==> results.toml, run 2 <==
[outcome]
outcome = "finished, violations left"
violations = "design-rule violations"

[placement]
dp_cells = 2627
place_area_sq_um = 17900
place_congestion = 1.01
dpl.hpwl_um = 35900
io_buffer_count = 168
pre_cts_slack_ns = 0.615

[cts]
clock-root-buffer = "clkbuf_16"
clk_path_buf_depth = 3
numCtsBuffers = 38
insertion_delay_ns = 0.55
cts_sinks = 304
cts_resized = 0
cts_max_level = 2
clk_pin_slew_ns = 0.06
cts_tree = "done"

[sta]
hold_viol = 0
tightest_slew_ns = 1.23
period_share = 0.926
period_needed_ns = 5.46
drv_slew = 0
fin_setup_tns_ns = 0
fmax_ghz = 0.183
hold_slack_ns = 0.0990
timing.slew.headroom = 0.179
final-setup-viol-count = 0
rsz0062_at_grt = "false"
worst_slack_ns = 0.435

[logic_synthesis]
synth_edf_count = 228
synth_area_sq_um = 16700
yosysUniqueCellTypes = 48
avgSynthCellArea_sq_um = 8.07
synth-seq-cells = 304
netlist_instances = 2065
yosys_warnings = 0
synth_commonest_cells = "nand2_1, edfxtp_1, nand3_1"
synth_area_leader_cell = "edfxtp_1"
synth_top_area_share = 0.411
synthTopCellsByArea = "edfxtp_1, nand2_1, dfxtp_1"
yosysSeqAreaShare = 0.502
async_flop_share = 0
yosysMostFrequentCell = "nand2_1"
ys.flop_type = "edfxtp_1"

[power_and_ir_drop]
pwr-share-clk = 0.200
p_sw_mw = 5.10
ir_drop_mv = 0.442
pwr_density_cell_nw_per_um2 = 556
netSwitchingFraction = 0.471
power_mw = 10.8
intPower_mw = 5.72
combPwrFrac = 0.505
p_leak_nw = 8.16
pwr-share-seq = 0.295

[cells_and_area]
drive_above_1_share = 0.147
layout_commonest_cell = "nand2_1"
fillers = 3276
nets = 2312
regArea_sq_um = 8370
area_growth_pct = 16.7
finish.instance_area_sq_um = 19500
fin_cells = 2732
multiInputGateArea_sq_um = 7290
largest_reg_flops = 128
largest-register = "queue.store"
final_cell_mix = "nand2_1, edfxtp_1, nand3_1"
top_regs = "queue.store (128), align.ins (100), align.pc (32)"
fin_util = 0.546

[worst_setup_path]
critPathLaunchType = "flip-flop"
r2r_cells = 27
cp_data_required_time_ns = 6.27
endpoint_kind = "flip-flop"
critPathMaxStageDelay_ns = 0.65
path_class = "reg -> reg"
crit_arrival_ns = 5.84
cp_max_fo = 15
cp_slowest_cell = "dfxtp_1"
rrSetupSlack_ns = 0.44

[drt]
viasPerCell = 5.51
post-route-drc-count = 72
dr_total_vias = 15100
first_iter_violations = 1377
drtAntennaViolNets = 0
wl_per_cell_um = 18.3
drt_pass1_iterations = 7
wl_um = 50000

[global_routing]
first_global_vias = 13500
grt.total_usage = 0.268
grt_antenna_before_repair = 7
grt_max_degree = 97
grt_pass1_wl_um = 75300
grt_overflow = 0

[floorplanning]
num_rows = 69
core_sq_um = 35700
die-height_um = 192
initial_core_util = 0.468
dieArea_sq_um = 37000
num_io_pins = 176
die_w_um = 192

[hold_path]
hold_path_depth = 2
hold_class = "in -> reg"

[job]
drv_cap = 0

####

» **What to do**: Exact copies of all entries are what's needed here.

» **Result of this task**:
==> results.toml, run 2 <==
[outcome]
outcome = "finished, violations left"
violations = "design-rule violations"

[placement]
dp_cells = 2627
place_area_sq_um = 17900
place_congestion = 1.01
dpl.hpwl_um = 35900
io_buffer_count = 168
pre_cts_slack_ns = 0.615

[cts]
clock-root-buffer = "clkbuf_16"
clk_path_buf_depth = 3
numCtsBuffers = 38
insertion_delay_ns = 0.55
cts_sinks = 304
cts_resized = 0
cts_max_level = 2
clk_pin_slew_ns = 0.06
cts_tree = "done"

[sta]
hold_viol = 0
tightest_slew_ns = 1.23
period_share = 0.926
period_needed_ns = 5.46
drv_slew = 0
fin_setup_tns_ns = 0
fmax_ghz = 0.183
hold_slack_ns = 0.0990
timing.slew.headroom = 0.179
final-setup-viol-count = 0
rsz0062_at_grt = "false"
worst_slack_ns = 0.435

[logic_synthesis]
synth_edf_count = 228
synth_area_sq_um = 16700
yosysUniqueCellTypes = 48
avgSynthCellArea_sq_um = 8.07
synth-seq-cells = 304
netlist_instances = 2065
yosys_warnings = 0
synth_commonest_cells = "nand2_1, edfxtp_1, nand3_1"
synth_area_leader_cell = "edfxtp_1"
synth_top_area_share = 0.411
synthTopCellsByArea = "edfxtp_1, nand2_1, dfxtp_1"
yosysSeqAreaShare = 0.502
async_flop_share = 0
yosysMostFrequentCell = "nand2_1"
ys.flop_type = "edfxtp_1"

[power_and_ir_drop]
pwr-share-clk = 0.200
p_sw_mw = 5.10
ir_drop_mv = 0.442
pwr_density_cell_nw_per_um2 = 556
netSwitchingFraction = 0.471
power_mw = 10.8
intPower_mw = 5.72
combPwrFrac = 0.505
p_leak_nw = 8.16
pwr-share-seq = 0.295

[cells_and_area]
drive_above_1_share = 0.147
layout_commonest_cell = "nand2_1"
fillers = 3276
nets = 2312
regArea_sq_um = 8370
area_growth_pct = 16.7
finish.instance_area_sq_um = 19500
fin_cells = 2732
multiInputGateArea_sq_um = 7290
largest_reg_flops = 128
largest-register = "queue.store"
final_cell_mix = "nand2_1, edfxtp_1, nand3_1"
top_regs = "queue.store (128), align.ins (100), align.pc (32)"
fin_util = 0.546

[worst_setup_path]
critPathLaunchType = "flip-flop"
r2r_cells = 27
cp_data_required_time_ns = 6.27
endpoint_kind = "flip-flop"
critPathMaxStageDelay_ns = 0.65
path_class = "reg -> reg"
crit_arrival_ns = 5.84
cp_max_fo = 15
cp_slowest_cell = "dfxtp_1"
rrSetupSlack_ns = 0.44

[drt]
viasPerCell = 5.51
post-route-drc-count = 72
dr_total_vias = 15100
first_iter_violations = 1377
drtAntennaViolNets = 0
wl_per_cell_um = 18.3
drt_pass1_iterations = 7
wl_um = 50000

[global_routing]
first_global_vias = 13500
grt.total_usage = 0.268
grt_antenna_before_repair = 7
grt_max_degree = 97
grt_pass1_wl_um = 75300
grt_overflow = 0

[floorplanning]
num_rows = 69
core_sq_um = 35700
die-height_um = 192
initial_core_util = 0.468
dieArea_sq_um = 37000
num_io_pins = 176
die_w_um = 192

[hold_path]
hold_path_depth = 2
hold_class = "in -> reg"

[job]
drv_cap = 0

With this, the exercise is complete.